President Michael D. Higgins has announced the speakers addressing the first seminar in a series of President of Ireland Centenary Reflections events taking place this week.
The first of three initial Machnamh 100 seminars will be streamed at 2pm on Friday 4 December and will focus on the theme of commemoration itself and the contexts of the national and global events of a century ago. Two further seminars in the first series are planned for February and May next year.
The event on 4 December will begin with a reflection by President Higgins, entitled Of Centenaries and the Hospitality Necessary in Reflecting on Memory, History and Forgiveness.
The following speakers will respond at the inaugural seminar on Friday 4 December: Professor Ciarán Benson, Professor Anne Dolan, Professor Michael Laffan and Professor Joep Leerssen.
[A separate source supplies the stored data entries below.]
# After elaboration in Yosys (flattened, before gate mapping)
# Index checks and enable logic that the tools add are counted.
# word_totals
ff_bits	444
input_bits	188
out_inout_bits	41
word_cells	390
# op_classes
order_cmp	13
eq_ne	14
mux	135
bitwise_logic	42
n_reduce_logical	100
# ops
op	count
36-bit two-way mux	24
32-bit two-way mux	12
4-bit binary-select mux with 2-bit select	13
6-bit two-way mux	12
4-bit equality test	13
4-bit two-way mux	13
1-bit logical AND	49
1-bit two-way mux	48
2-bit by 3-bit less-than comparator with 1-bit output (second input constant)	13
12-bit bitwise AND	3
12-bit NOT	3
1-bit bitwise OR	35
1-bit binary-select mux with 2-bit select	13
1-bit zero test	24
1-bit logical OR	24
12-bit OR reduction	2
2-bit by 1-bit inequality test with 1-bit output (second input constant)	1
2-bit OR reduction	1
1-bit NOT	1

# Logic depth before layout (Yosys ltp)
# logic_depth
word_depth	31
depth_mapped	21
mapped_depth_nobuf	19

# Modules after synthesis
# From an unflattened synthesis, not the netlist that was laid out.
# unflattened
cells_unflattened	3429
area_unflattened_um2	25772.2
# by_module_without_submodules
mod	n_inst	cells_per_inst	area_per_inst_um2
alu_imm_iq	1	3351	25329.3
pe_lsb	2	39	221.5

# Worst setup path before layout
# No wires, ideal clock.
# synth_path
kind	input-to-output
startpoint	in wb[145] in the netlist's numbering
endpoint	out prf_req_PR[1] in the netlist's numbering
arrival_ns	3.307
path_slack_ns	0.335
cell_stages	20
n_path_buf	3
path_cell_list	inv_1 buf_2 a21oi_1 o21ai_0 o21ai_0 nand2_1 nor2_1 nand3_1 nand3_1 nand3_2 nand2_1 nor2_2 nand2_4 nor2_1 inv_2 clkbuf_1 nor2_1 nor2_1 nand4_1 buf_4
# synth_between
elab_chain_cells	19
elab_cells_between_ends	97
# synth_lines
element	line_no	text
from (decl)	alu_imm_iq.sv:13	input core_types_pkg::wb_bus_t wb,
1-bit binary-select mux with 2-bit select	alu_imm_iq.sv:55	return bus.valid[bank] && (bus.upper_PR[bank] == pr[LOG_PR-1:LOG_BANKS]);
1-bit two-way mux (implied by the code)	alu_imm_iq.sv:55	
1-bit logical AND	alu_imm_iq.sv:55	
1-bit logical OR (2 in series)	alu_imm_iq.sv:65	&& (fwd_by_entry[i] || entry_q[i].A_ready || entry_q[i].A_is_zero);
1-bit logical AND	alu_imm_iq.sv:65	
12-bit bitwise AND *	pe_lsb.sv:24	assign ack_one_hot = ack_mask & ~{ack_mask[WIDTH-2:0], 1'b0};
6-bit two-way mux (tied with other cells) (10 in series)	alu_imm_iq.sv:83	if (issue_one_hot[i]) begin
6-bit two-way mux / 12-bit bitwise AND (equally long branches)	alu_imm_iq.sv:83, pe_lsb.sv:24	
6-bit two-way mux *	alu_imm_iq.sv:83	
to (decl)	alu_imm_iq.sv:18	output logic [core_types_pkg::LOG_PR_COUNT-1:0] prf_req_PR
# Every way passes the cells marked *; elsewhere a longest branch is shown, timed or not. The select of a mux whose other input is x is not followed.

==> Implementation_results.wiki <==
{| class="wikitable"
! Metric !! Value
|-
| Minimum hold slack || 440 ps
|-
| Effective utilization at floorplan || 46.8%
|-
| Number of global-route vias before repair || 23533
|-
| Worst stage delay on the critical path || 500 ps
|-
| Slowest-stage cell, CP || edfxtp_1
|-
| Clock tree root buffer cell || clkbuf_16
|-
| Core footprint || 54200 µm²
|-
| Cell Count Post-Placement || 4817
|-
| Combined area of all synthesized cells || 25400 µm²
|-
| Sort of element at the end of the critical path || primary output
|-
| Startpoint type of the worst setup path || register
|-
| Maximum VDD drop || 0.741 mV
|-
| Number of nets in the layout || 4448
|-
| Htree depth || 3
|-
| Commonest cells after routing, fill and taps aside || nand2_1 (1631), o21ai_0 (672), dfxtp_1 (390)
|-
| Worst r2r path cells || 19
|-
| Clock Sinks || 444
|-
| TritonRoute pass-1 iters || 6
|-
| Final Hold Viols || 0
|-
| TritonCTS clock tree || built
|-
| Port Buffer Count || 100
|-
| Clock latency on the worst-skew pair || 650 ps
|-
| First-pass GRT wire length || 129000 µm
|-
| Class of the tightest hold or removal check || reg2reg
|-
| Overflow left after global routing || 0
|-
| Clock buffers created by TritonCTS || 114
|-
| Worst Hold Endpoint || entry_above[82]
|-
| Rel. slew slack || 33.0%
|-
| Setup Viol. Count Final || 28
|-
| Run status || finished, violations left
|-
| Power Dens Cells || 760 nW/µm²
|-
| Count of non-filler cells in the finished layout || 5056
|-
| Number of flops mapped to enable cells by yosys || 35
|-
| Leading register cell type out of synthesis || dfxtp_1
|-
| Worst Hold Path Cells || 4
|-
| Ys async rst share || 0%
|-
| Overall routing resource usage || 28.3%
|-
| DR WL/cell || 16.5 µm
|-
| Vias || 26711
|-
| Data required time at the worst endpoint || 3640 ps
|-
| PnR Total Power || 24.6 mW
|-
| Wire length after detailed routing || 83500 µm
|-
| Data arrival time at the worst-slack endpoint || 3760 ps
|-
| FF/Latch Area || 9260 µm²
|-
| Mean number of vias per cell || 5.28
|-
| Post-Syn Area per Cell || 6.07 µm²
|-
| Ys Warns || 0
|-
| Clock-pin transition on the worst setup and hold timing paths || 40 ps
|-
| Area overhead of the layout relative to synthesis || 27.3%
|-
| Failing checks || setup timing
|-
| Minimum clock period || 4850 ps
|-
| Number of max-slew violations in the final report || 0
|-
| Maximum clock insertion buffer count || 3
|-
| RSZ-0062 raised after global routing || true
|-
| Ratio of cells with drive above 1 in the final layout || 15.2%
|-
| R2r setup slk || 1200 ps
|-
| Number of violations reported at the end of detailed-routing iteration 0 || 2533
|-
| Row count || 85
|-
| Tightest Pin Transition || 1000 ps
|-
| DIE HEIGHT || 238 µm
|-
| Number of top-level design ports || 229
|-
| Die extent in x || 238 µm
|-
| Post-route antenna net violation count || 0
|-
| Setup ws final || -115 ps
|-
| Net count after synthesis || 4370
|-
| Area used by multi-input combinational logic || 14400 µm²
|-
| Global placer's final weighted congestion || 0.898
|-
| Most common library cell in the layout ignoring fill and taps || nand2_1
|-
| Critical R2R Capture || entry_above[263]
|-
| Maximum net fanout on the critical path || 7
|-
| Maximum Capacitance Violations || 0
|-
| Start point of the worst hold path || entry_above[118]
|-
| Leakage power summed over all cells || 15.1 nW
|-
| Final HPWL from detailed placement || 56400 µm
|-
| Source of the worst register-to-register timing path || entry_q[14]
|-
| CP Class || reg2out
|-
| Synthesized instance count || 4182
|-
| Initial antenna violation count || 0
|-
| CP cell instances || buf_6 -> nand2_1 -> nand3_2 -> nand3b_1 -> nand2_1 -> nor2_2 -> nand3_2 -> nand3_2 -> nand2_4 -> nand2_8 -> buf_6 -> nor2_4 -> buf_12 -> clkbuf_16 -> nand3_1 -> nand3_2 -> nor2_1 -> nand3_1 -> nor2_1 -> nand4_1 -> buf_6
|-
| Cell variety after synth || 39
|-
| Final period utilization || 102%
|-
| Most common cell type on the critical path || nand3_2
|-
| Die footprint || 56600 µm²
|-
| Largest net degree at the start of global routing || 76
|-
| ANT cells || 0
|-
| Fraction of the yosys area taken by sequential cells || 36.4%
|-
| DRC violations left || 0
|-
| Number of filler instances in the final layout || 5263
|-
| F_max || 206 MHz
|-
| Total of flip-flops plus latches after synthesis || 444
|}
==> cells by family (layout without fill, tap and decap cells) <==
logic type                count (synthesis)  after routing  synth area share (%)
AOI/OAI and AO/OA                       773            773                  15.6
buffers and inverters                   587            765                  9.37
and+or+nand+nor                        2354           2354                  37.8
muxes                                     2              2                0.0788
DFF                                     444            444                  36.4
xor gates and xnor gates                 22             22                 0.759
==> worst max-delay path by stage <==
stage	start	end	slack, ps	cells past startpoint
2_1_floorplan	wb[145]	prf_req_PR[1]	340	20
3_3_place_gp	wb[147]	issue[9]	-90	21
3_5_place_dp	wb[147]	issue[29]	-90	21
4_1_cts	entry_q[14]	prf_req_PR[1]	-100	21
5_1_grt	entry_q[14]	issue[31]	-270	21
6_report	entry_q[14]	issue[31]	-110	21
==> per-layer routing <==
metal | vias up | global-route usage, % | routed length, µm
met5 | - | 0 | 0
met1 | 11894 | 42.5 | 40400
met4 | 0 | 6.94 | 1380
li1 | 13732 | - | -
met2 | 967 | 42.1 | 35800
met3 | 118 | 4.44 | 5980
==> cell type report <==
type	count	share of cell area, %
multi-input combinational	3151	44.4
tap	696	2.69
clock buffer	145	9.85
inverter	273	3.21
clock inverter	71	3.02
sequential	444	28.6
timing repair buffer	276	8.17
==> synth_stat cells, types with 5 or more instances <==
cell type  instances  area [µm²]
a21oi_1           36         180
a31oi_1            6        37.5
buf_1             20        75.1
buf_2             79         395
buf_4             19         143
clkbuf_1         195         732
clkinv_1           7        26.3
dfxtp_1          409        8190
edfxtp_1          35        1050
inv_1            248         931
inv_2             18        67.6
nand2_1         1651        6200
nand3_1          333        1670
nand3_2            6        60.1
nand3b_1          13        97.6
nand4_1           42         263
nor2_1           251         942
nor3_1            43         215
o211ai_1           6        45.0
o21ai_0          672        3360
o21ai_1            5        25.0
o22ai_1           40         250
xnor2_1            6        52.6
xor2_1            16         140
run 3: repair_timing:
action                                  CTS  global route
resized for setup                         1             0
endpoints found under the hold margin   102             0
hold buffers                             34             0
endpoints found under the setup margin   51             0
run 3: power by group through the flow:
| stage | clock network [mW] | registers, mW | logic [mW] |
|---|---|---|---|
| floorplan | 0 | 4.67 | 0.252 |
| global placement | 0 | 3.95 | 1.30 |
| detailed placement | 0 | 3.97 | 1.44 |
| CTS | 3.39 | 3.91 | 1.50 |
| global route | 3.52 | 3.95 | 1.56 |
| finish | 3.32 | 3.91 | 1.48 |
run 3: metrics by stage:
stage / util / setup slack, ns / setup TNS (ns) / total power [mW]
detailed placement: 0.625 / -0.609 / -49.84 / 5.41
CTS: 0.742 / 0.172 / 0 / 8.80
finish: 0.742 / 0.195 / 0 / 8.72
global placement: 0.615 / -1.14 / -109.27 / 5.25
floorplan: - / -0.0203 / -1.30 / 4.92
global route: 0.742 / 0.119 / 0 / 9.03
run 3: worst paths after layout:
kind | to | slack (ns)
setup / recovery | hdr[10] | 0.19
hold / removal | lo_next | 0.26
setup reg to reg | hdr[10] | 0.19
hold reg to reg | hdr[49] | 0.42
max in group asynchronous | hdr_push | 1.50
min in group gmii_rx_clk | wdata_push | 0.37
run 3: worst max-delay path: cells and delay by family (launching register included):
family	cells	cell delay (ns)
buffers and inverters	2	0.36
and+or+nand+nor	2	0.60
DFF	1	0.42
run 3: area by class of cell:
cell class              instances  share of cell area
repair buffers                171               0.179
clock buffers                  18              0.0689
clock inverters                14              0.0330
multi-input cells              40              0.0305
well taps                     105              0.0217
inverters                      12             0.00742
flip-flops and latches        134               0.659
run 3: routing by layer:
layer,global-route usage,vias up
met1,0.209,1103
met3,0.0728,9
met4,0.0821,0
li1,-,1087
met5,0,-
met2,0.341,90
<file path="src/common/perf_defs.svh">
// Monitor constants shared by RTL and testbench. The window must be at least 256 cycles.
// The divider width must hold a count times the permille scale.
`ifndef PERF_DEFS_SVH
`define PERF_DEFS_SVH

// Cluster size, one strobe bit per core in every event vector
`define PERF_NUM_CORES 4

// Enabled cycles per measurement window
`define PERF_WINDOW_CYCLES 256

// Counter and report field width
`define PERF_COUNT_WIDTH 32

// Dividend and quotient width of the shared divider
`define PERF_DIV_WIDTH 48

// Fixed-point scale of all ratios
`define PERF_PERMILLE 1000

// Rates reported while the matching divisor is still zero
`define PERF_BP_DEFAULT 850
`define PERF_L1_DEFAULT 950

// Upper bound for a plausible window IPC in permille
`define PERF_IPC_LIMIT 4000

`endif

</file>
<file path="src/common/perf_pkg.sv">
// Packed types for the performance monitor.
// All field widths come from perf_defs.svh.
`default_nettype none

`include "perf_defs.svh"

package perf_pkg;

    // ======================================================================
    // Per-core event strobes, one bit per core in each vector
    // ======================================================================
    typedef struct packed {
        logic [`PERF_NUM_CORES-1:0] active;
        logic [`PERF_NUM_CORES-1:0] retired;
        logic [`PERF_NUM_CORES-1:0] branch;
        logic [`PERF_NUM_CORES-1:0] mispredict;
        logic [`PERF_NUM_CORES-1:0] ic_hit;
        logic [`PERF_NUM_CORES-1:0] ic_miss;
        logic [`PERF_NUM_CORES-1:0] dc_hit;
        logic [`PERF_NUM_CORES-1:0] dc_miss;
    } core_events_t;

    // Sums over one measurement window
    typedef struct packed {
        logic [`PERF_COUNT_WIDTH-1:0] instructions;
        logic [`PERF_COUNT_WIDTH-1:0] cycles;        // Active core-cycles
    } window_sample_t;

    // Cumulative counts since reset
    typedef struct packed {
        logic [`PERF_COUNT_WIDTH-1:0] branches;
        logic [`PERF_COUNT_WIDTH-1:0] mispredicts;
        logic [`PERF_COUNT_WIDTH-1:0] l1_hits;
        logic [`PERF_COUNT_WIDTH-1:0] l1_accesses;   // I and D, hits plus misses
    } event_totals_t;

    // ======================================================================
    // Report, all ratios in permille
    // ======================================================================
    typedef struct packed {
        logic [`PERF_COUNT_WIDTH-1:0] current_ipc;
        logic [`PERF_COUNT_WIDTH-1:0] average_ipc;
        logic [`PERF_COUNT_WIDTH-1:0] peak_ipc;
        logic [`PERF_COUNT_WIDTH-1:0] total_instructions;
        logic [`PERF_COUNT_WIDTH-1:0] total_cycles;
        logic [`PERF_COUNT_WIDTH-1:0] bp_accuracy;
        logic [`PERF_COUNT_WIDTH-1:0] l1_hit_rate;
    } perf_report_t;

endpackage

`default_nettype wire

</file>
<file path="src/rtl/activity_window.sv">
// Windowed sums of retired instructions and active core-cycles.
// Assumes a core only retires while it is active.
`timescale 1ns/1ns
`default_nettype none

`include "perf_defs.svh"

module activity_window (
    input  logic                     clk_i,
    input  logic                     rst_ni,
    input  logic                     enable_i,
    input  perf_pkg::core_events_t   events_i,
    output perf_pkg::window_sample_t sample_o,
    output logic                     sample_valid_o
);

    localparam int CW = `PERF_COUNT_WIDTH;
    localparam int TW = $clog2(`PERF_WINDOW_CYCLES);
    localparam logic [TW-1:0] LAST = TW'(`PERF_WINDOW_CYCLES - 1);

    logic [TW-1:0] timer_q;
    logic [CW-1:0] instr_q;
    logic [CW-1:0] cyc_q;
    logic [CW-1:0] instr_nxt;
    logic [CW-1:0] cyc_nxt;
    logic          window_end;

    // Running sums including this cycle's strobes
    assign instr_nxt = instr_q + CW'($countones(events_i.retired));
    assign cyc_nxt   = cyc_q + CW'($countones(events_i.active));

    // Last enabled cycle of the window, its events still count
    assign window_end = enable_i && (timer_q == LAST);

    always_ff @(posedge clk_i or negedge rst_ni) begin
        if (!rst_ni) begin
            timer_q        <= '0;
            instr_q        <= '0;
            cyc_q          <= '0;
            sample_valid_o <= 1'b0;
        end else begin
            sample_valid_o <= window_end;
            // Timer and sums freeze while disabled
            if (window_end) begin
                timer_q <= '0;
                instr_q <= '0;
                cyc_q   <= '0;
            end else if (enable_i) begin
                timer_q <= timer_q + 1'b1;
                instr_q <= instr_nxt;
                cyc_q   <= cyc_nxt;
            end
        end
    end

    // Sample register, valid alongside the pulse
    always_ff @(posedge clk_i) begin
        if (window_end) begin
            sample_o.instructions <= instr_nxt;
            sample_o.cycles       <= cyc_nxt;
        end
    end

    // Over a whole window no core retires more than once per active cycle
    a_window_plausible: assert property (@(posedge clk_i) disable iff (!rst_ni)
        sample_valid_o |-> sample_o.instructions <= sample_o.cycles * `PERF_NUM_CORES);

endmodule

`default_nettype wire

</file>
<file path="src/rtl/event_tally.sv">
// Cumulative branch and L1 cache event counters, one cycle of latency.
// Assumes a mispredict strobe comes with its branch strobe.
`timescale 1ns/1ns
`default_nettype none

`include "perf_defs.svh"

module event_tally (
    input  logic                    clk_i,
    input  logic                    rst_ni,
    input  logic                    enable_i,
    input  perf_pkg::core_events_t  events_i,
    output perf_pkg::event_totals_t totals_o
);

    localparam int CW = `PERF_COUNT_WIDTH;

    logic [CW-1:0] pop_branch;
    logic [CW-1:0] pop_misp;
    logic [CW-1:0] pop_hit;
    logic [CW-1:0] pop_acc;

    // ======================================================================
    // Per-cycle popcounts across cores
    // ======================================================================
    assign pop_branch = CW'($countones(events_i.branch));
    assign pop_misp   = CW'($countones(events_i.mispredict));

    // I and D hits merge into one L1 figure
    assign pop_hit = CW'($countones(events_i.ic_hit)) + CW'($countones(events_i.dc_hit));

    // Every hit or miss is an access
    assign pop_acc = pop_hit
                   + CW'($countones(events_i.ic_miss))
                   + CW'($countones(events_i.dc_miss));

    // ======================================================================
    // Counters, never cleared except by reset
    // ======================================================================
    always_ff @(posedge clk_i or negedge rst_ni) begin
        if (!rst_ni) begin
            totals_o <= '0;
        end else if (enable_i) begin
            totals_o.branches    <= totals_o.branches + pop_branch;
            totals_o.mispredicts <= totals_o.mispredicts + pop_misp;
            totals_o.l1_hits     <= totals_o.l1_hits + pop_hit;
            totals_o.l1_accesses <= totals_o.l1_accesses + pop_acc;
        end
    end

    // Accuracy never drops below zero
    a_misp_le_branch: assert property (@(posedge clk_i) disable iff (!rst_ni)
        totals_o.mispredicts <= totals_o.branches);

endmodule

`default_nettype wire

</file>
<file path="src/perf_stats/ratio_divider.sv">
// Restoring unsigned divider, one quotient bit per cycle, WIDTH+1 cycles to done.
// The divisor must be nonzero, and start is only legal while idle.
`timescale 1ns/1ns
`default_nettype none

`include "perf_defs.svh"

module ratio_divider #(
    parameter int WIDTH = `PERF_DIV_WIDTH
) (
    input  logic             clk_i,
    input  logic             rst_ni,
    input  logic             start_i,
    input  logic [WIDTH-1:0] dividend_i,
    input  logic [WIDTH-1:0] divisor_i,
    output logic [WIDTH-1:0] quotient_o,
    output logic             busy_o,
    output logic             done_o
);

    localparam int CNTW = $clog2(WIDTH + 1);

    logic [WIDTH-1:0] rem_q;
    logic [WIDTH-1:0] quo_q;
    logic [WIDTH-1:0] dsr_q;
    logic [CNTW-1:0]  cnt_q;
    logic [WIDTH:0]   shifted;
    logic [WIDTH:0]   trial;

    // Bring down the next dividend bit, then trial subtract
    assign shifted = {rem_q, quo_q[WIDTH-1]};
    assign trial   = shifted - {1'b0, dsr_q};

    // Control, done is a single-cycle pulse
    always_ff @(posedge clk_i or negedge rst_ni) begin
        if (!rst_ni) begin
            busy_o <= 1'b0;
            done_o <= 1'b0;
            cnt_q  <= '0;
        end else begin
            done_o <= 1'b0;
            if (start_i && !busy_o) begin
                busy_o <= 1'b1;
                cnt_q  <= CNTW'(WIDTH);
            end else if (busy_o) begin
                cnt_q <= cnt_q - 1'b1;
                if (cnt_q == CNTW'(1)) begin
                    busy_o <= 1'b0;
                    done_o <= 1'b1;
                end
            end
        end
    end

    // Datapath, the quotient shifts in where the dividend shifts out
    always_ff @(posedge clk_i) begin
        if (start_i && !busy_o) begin
            rem_q <= '0;
            quo_q <= dividend_i;
            dsr_q <= divisor_i;
        end else if (busy_o) begin
            if (!trial[WIDTH]) begin
                rem_q <= trial[WIDTH-1:0];
                quo_q <= {quo_q[WIDTH-2:0], 1'b1};
            end else begin
                rem_q <= shifted[WIDTH-1:0];
                quo_q <= {quo_q[WIDTH-2:0], 1'b0};
            end
        end
    end

    assign quotient_o = quo_q;

    a_start_idle: assert property (@(posedge clk_i) disable iff (!rst_ni)
        start_i |-> !busy_o);
    a_divisor_nonzero: assert property (@(posedge clk_i) disable iff (!rst_ni)
        start_i |-> divisor_i != '0);

endmodule

`default_nettype wire

</file>
<file path="src/perf_stats/perf_stats.sv">
// Turns window samples and event totals into the report through one shared divider.
// Assumes the next sample only arrives after the previous report.
`timescale 1ns/1ns
`default_nettype none

`include "perf_defs.svh"

module perf_stats (
    input  logic                     clk_i,
    input  logic                     rst_ni,
    input  perf_pkg::window_sample_t sample_i,
    input  logic                     sample_valid_i,
    input  perf_pkg::event_totals_t  totals_i,
    output perf_pkg::perf_report_t   report_o,
    output logic                     report_valid_o
);

    localparam int CW = `PERF_COUNT_WIDTH;
    localparam int DW = `PERF_DIV_WIDTH;
    localparam logic [DW-1:0] SCALE_D = DW'(`PERF_PERMILLE);
    localparam logic [CW-1:0] SCALE_C = CW'(`PERF_PERMILLE);

    // One state per division, in issue order
    typedef enum logic [2:0] {S_IDLE, S_IPC, S_BP, S_L1, S_AVG, S_DONE} state_e;

    state_e                   state_q;
    logic                     pending_q;     // Division issued, waiting for done
    perf_pkg::window_sample_t smp_q;
    perf_pkg::event_totals_t  tot_q;
    perf_pkg::perf_report_t   work_q;        // Report being built
    logic [CW-1:0]            ipc_sum_q;
    logic [CW-1:0]            n_samples_q;

    logic [DW-1:0] op_dividend;
    logic [DW-1:0] op_divisor;
    logic [DW-1:0] div_quotient;
    logic [CW-1:0] op_default;
    logic [CW-1:0] q_lo;
    logic [CW-1:0] step_val;
    logic          in_div;
    logic          zero_div;
    logic          div_start;
    logic          div_busy;
    logic          div_done;
    logic          step_fire;

    // ======================================================================
    // Operand select, scaled by permille where a ratio is wanted
    // ======================================================================
    always_comb begin
        op_dividend = '0;
        op_divisor  = '0;
        op_default  = '0;
        case (state_q)
            S_IPC: begin
                op_dividend = DW'(smp_q.instructions) * SCALE_D;
                op_divisor  = DW'(smp_q.cycles);
            end
            S_BP: begin
                op_dividend = DW'(tot_q.mispredicts) * SCALE_D;
                op_divisor  = DW'(tot_q.branches);
                op_default  = CW'(`PERF_BP_DEFAULT);
            end
            S_L1: begin
                op_dividend = DW'(tot_q.l1_hits) * SCALE_D;
                op_divisor  = DW'(tot_q.l1_accesses);
                op_default  = CW'(`PERF_L1_DEFAULT);
            end
            S_AVG: begin
                op_dividend = DW'(ipc_sum_q);
                op_divisor  = DW'(n_samples_q);
            end
            default: ;
        endcase
    end

    assign in_div   = (state_q inside {S_IPC, S_BP, S_L1, S_AVG});
    assign zero_div = (op_divisor == '0);

    // A zero divisor skips the divider and takes the fixed value at once
    assign div_start = in_div && !pending_q && !zero_div;
    assign step_fire = in_div && (pending_q ? div_done : zero_div);

    // Quotients fit the count width
    assign q_lo = div_quotient[CW-1:0];

    // Accuracy is the complement of the misprediction ratio
    always_comb begin
        if (zero_div) begin
            step_val = op_default;
        end else if (state_q == S_BP) begin
            step_val = SCALE_C - q_lo;
        end else begin
            step_val = q_lo;
        end
    end

    ratio_divider #(
        .WIDTH(DW)
    ) u_div (
        .clk_i     (clk_i),
        .rst_ni    (rst_ni),
        .start_i   (div_start),
        .dividend_i(op_dividend),
        .divisor_i (op_divisor),
        .quotient_o(div_quotient),
        .busy_o    (div_busy),
        .done_o    (div_done)
    );

    // ======================================================================
    // Sequencer
    // ======================================================================
    always_ff @(posedge clk_i or negedge rst_ni) begin
        if (!rst_ni) begin
            state_q        <= S_IDLE;
            pending_q      <= 1'b0;
            work_q         <= '0;
            ipc_sum_q      <= '0;
            n_samples_q    <= '0;
            report_o       <= '0;
            report_valid_o <= 1'b0;
        end else begin
            report_valid_o <= 1'b0;
            case (state_q)
                S_IDLE: begin
                    if (sample_valid_i) begin
                        work_q.total_instructions <= work_q.total_instructions
                                                   + sample_i.instructions;
                        work_q.total_cycles <= work_q.total_cycles + sample_i.cycles;
                        n_samples_q <= n_samples_q + 1'b1;
                        state_q     <= S_IPC;
                    end
                end
                S_DONE: begin
                    report_o       <= work_q;
                    report_valid_o <= 1'b1;
                    state_q        <= S_IDLE;
                end
                default: begin
                    if (div_start) begin
                        pending_q <= 1'b1;
                    end
                    if (step_fire) begin
                        pending_q <= 1'b0;
                        case (state_q)
                            S_IPC: begin
                                work_q.current_ipc <= step_val;
                                ipc_sum_q <= ipc_sum_q + step_val;
                                if (step_val > work_q.peak_ipc) begin
                                    work_q.peak_ipc <= step_val;
                                end
                                state_q <= S_BP;
                            end
                            S_BP: begin
                                work_q.bp_accuracy <= step_val;
                                state_q <= S_L1;
                            end
                            S_L1: begin
                                work_q.l1_hit_rate <= step_val;
                                state_q <= S_AVG;
                            end
                            default: begin
                                work_q.average_ipc <= step_val;
                                state_q <= S_DONE;
                            end
                        endcase
                    end
                end
            endcase
        end
    end

    // Snapshot of the window and the totals at its end
    always_ff @(posedge clk_i) begin
        if (state_q == S_IDLE && sample_valid_i) begin
            smp_q <= sample_i;
            tot_q <= totals_i;
        end
    end

    a_no_overlap: assert property (@(posedge clk_i) disable iff (!rst_ni)
        sample_valid_i |-> state_q == S_IDLE);
    // While waiting, the divider is still working or just finished
    a_div_tracks: assert property (@(posedge clk_i) disable iff (!rst_ni)
        pending_q |-> div_busy || div_done);
    a_ipc_bound: assert property (@(posedge clk_i) disable iff (!rst_ni)
        report_valid_o |-> report_o.current_ipc <= CW'(`PERF_IPC_LIMIT));

endmodule

`default_nettype wire

</file>
<file path="src/rtl/perf_monitor_top.sv">
// Windowed performance monitor for the core cluster.
// Counting holds while enable_i is low, and a report pulses after each window.
`timescale 1ns/1ns
`default_nettype none

module perf_monitor_top (
    input  logic                   clk_i,
    input  logic                   rst_ni,
    input  logic                   enable_i,
    input  perf_pkg::core_events_t core_events_i,
    output perf_pkg::perf_report_t report_o,
    output logic                   report_valid_o
);

    perf_pkg::window_sample_t sample;
    logic                     sample_valid;
    perf_pkg::event_totals_t  totals;

    // Windowed activity path
    activity_window u_window (
        .clk_i         (clk_i),
        .rst_ni        (rst_ni),
        .enable_i      (enable_i),
        .events_i      (core_events_i),
        .sample_o      (sample),
        .sample_valid_o(sample_valid)
    );

    // Cumulative event path
    event_tally u_tally (
        .clk_i   (clk_i),
        .rst_ni  (rst_ni),
        .enable_i(enable_i),
        .events_i(core_events_i),
        .totals_o(totals)
    );

    perf_stats u_stats (
        .clk_i         (clk_i),
        .rst_ni        (rst_ni),
        .sample_i      (sample),
        .sample_valid_i(sample_valid),
        .totals_i      (totals),
        .report_o      (report_o),
        .report_valid_o(report_valid_o)
    );

endmodule

`default_nettype wire

</file>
· Professor Ciáran Benson is Emeritus Professor of Psychology at UCD. He has written extensively on psychology, philosophy and education, as well as on cultural policy and art criticism.
· Professor Anne Dolan is Associate Professor in Modern Irish History in the Department of History, and a Fellow of Trinity College Dublin. She is author of Commemorating the Irish Civil War: history and memory 1923-2000 and, with William Murphy, Michael Collins: the man and the revolution.
· Professor Michael Laffan lectured in the University of East Anglia in Norwich, and then, for over three decades, in UCD (principally on Modern Irish History). He occupied various posts at faculty and departmental level, served as head of the School of History, was president of the Irish Historical Society, and is now an emeritus professor.
· Professor Joep Leerssen is Professor of Modern European Literature at the University of Amsterdam. He is an honorary member of the Royal Irish Academy and an honorary fellow of Trinity College Dublin.
Speaking about the Machnamh 100 event, President Higgins said:
"In this decade of significant centenaries, we are challenged to engage with our shared past in a manner that is honest, authentic and inclusive, and as might assist a healing of conflicts that cannot be forgotten. The complex events we recall during this decade are integral to the story that has shaped our nation in all its diversity. Issues of the fullness of context, in terms of what has been or is being taken into account or being excluded, cannot morally be avoided.
Ethical remembering requires us, in particular, to shine a light on overlooked figures and events in an attempt to have a more comprehensive, balanced and inclusive perspective on, for example, the independence struggle and the response to it.
A central dimension of ethical remembering is a refusal of conscious or unconscious amnesia, not only of persons but events. It requires the inclusion of marginalised voices, the disenfranchised, voices from below in our recollections of the past. It must include the essential part played by women in the period that we commemorate, the role of class, and an openness to stories of 'the Other', the stranger, the enemy of yesterday.
For the sake of the future we will share, we must be unshackled from the snares of the past. Creating a space for forgiveness is essential.
The time has come for an ethics of narrative hospitality with its capacity to replace our past entrenchments, offering an openness to others. In doing so, we may nurture memory and remembrance as a strong foundation of a shared, agreed future."